*TASK DESCRIPTION*. Only one span of the listing below is wanted: the lines from the one with "logic make-up after" through the one with "muxes: 10 / 3.735", reproduced exactly, both ends kept.
▶
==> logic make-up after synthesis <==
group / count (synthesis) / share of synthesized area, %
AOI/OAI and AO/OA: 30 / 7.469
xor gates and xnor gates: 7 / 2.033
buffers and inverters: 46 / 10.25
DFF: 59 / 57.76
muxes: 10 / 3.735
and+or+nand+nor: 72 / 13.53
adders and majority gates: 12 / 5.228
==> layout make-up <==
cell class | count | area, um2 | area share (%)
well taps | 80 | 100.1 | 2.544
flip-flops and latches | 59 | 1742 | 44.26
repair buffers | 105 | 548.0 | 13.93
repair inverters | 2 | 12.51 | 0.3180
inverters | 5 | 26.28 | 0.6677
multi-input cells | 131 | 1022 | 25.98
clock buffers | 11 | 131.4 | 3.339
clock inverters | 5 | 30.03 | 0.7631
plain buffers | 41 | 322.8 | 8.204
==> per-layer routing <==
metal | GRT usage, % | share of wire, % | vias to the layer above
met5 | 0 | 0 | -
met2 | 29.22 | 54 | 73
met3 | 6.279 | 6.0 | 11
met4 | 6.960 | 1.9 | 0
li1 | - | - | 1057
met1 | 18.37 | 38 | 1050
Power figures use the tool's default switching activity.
◀
▶
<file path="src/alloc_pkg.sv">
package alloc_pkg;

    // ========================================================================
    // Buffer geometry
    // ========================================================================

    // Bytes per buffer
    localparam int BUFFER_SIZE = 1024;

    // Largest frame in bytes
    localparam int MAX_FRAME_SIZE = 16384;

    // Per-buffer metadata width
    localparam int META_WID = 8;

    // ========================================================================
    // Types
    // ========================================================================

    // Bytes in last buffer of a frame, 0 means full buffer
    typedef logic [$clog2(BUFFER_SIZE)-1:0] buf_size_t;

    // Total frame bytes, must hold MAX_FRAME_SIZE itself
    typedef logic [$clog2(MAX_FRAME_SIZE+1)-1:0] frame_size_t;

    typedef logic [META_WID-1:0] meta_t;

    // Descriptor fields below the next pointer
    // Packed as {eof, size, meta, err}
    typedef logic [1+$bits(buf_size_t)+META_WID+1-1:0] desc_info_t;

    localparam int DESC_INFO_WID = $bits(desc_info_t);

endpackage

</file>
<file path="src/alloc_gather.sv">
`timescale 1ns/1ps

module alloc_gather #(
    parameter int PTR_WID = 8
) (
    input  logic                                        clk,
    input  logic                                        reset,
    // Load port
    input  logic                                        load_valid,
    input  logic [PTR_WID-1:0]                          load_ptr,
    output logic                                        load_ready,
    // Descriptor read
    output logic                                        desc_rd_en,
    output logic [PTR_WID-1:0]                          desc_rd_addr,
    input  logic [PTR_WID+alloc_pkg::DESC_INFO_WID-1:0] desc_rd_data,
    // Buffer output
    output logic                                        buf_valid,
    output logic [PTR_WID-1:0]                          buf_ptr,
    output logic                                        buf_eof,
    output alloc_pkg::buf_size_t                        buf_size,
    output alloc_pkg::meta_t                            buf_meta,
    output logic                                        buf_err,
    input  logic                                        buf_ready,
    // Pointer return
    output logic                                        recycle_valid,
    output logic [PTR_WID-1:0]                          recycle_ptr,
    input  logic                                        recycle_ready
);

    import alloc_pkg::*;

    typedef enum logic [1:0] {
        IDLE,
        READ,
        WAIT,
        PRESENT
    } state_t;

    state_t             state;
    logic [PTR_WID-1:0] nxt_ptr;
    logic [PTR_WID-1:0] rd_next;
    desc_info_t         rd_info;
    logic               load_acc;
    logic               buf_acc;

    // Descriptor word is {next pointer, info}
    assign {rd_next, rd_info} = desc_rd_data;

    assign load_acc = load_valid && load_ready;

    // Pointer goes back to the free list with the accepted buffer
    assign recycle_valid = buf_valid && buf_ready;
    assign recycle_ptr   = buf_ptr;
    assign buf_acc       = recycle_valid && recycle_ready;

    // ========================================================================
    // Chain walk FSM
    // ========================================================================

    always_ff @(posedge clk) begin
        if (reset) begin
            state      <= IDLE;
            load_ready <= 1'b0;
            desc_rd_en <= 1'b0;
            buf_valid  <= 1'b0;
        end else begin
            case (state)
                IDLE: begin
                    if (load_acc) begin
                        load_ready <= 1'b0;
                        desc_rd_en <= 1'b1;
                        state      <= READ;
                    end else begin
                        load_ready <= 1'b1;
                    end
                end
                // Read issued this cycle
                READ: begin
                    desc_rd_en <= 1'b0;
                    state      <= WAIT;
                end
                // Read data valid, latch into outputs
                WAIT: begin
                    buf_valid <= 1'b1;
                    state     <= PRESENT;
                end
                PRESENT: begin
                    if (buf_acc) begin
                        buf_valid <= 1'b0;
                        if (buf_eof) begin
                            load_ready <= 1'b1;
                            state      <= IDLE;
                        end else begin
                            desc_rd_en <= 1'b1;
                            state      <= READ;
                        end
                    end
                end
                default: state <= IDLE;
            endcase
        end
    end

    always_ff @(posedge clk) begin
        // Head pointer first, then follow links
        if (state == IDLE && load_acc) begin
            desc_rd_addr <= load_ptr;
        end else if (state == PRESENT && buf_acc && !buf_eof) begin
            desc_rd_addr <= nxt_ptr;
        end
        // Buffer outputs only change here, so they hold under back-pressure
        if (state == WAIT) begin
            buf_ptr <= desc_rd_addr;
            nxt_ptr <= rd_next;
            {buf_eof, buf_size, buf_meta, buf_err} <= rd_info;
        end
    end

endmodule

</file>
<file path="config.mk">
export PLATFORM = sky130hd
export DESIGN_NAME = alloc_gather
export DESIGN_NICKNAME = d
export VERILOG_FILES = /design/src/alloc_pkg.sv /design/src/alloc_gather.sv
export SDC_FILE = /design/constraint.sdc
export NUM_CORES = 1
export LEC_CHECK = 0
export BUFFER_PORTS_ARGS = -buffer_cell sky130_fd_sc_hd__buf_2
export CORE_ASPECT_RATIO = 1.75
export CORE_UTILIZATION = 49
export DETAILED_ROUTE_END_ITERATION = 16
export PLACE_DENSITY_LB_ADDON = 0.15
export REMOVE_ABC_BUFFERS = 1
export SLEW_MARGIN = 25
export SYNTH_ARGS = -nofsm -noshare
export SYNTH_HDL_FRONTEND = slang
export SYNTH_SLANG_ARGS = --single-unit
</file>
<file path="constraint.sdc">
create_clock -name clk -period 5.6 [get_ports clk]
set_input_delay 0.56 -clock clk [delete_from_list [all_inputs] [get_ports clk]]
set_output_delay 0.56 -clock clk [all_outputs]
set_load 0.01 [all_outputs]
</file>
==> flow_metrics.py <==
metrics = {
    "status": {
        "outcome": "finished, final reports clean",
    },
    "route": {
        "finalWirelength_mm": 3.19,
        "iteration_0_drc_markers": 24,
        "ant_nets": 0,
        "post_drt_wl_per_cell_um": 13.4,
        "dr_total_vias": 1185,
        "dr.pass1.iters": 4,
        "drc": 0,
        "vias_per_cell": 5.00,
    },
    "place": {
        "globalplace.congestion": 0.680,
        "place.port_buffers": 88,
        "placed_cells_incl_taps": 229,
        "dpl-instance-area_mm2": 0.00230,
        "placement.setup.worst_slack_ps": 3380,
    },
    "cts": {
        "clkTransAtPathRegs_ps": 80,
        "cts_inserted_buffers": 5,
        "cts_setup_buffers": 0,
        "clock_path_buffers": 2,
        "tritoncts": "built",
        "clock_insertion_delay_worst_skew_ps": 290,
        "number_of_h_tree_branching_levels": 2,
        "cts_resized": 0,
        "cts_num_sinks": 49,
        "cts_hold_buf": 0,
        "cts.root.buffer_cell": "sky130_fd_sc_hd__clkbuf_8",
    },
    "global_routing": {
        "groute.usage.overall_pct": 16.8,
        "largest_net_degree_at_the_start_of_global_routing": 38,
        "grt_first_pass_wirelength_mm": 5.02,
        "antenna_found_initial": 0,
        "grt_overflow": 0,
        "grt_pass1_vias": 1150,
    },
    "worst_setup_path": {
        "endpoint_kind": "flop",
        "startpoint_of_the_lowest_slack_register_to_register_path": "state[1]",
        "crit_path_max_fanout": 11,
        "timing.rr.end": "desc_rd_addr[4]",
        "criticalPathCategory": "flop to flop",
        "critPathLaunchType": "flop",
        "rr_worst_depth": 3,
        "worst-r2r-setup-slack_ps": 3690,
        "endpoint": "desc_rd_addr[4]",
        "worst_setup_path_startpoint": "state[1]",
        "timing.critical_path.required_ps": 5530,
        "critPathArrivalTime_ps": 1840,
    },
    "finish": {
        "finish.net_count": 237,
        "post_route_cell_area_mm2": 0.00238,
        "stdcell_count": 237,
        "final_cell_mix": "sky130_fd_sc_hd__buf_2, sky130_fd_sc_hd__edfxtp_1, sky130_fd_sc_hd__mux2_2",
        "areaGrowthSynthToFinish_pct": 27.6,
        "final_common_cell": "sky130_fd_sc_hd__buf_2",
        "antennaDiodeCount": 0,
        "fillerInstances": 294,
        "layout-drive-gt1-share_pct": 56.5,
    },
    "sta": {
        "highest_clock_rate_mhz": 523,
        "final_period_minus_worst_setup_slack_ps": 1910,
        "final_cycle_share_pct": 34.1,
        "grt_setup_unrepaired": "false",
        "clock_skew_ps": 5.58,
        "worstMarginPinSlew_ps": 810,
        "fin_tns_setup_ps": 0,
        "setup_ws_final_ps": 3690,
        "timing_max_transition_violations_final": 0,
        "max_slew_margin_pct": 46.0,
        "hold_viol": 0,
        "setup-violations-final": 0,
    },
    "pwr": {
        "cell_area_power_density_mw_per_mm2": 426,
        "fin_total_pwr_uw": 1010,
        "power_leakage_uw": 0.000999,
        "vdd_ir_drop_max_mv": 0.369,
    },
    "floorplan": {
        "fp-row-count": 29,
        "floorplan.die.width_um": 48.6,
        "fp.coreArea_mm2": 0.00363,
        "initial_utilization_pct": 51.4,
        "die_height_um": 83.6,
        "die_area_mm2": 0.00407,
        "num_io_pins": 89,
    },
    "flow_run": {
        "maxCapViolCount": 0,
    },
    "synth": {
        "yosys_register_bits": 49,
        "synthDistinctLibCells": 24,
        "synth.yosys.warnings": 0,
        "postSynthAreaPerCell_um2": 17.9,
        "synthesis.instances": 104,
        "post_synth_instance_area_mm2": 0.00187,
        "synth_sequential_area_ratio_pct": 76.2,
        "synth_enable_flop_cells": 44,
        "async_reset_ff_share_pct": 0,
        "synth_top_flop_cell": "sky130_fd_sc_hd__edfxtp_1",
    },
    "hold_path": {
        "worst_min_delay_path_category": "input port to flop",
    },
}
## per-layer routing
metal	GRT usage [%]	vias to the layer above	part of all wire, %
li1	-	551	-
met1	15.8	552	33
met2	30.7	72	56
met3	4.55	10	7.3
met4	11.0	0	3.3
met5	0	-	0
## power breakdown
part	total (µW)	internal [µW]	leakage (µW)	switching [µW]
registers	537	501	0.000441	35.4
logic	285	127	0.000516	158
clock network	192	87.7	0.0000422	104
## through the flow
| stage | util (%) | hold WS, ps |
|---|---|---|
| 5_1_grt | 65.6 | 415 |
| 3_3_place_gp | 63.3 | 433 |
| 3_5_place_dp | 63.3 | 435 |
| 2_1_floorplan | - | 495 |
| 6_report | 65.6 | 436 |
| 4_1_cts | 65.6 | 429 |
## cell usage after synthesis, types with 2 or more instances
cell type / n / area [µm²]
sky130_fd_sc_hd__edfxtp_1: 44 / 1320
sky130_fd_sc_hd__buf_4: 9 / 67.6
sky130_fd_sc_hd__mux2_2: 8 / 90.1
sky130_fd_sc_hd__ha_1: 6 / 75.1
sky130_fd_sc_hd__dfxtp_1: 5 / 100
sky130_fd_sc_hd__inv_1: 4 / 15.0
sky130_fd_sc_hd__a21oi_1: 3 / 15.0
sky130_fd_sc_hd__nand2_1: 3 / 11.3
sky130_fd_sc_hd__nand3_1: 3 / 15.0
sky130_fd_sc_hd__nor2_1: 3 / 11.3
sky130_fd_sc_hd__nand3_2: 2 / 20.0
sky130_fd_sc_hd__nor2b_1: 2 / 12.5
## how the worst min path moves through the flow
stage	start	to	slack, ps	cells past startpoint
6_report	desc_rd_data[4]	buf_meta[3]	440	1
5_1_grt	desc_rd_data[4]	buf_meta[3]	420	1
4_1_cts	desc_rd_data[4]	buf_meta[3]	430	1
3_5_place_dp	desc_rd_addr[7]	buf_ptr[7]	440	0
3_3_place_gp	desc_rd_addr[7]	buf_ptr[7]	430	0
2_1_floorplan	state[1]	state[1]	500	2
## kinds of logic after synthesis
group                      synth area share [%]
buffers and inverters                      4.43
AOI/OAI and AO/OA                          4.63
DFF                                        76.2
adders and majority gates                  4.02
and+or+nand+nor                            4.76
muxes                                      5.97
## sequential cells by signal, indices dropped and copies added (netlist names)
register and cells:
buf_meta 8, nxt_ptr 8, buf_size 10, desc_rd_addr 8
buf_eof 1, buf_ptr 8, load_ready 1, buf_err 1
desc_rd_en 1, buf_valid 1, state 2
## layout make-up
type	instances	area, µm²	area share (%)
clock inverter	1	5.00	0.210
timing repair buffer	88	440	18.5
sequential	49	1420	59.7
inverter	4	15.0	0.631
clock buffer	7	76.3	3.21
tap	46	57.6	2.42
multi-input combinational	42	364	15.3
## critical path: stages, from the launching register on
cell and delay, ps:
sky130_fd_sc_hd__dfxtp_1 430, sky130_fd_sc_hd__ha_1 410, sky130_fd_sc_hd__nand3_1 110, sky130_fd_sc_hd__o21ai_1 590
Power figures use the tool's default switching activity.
◀
*WRITTEN REPLY*.
==> logic make-up after synthesis <==
group / count (synthesis) / share of synthesized area, %
AOI/OAI and AO/OA: 30 / 7.469
xor gates and xnor gates: 7 / 2.033
buffers and inverters: 46 / 10.25
DFF: 59 / 57.76
muxes: 10 / 3.735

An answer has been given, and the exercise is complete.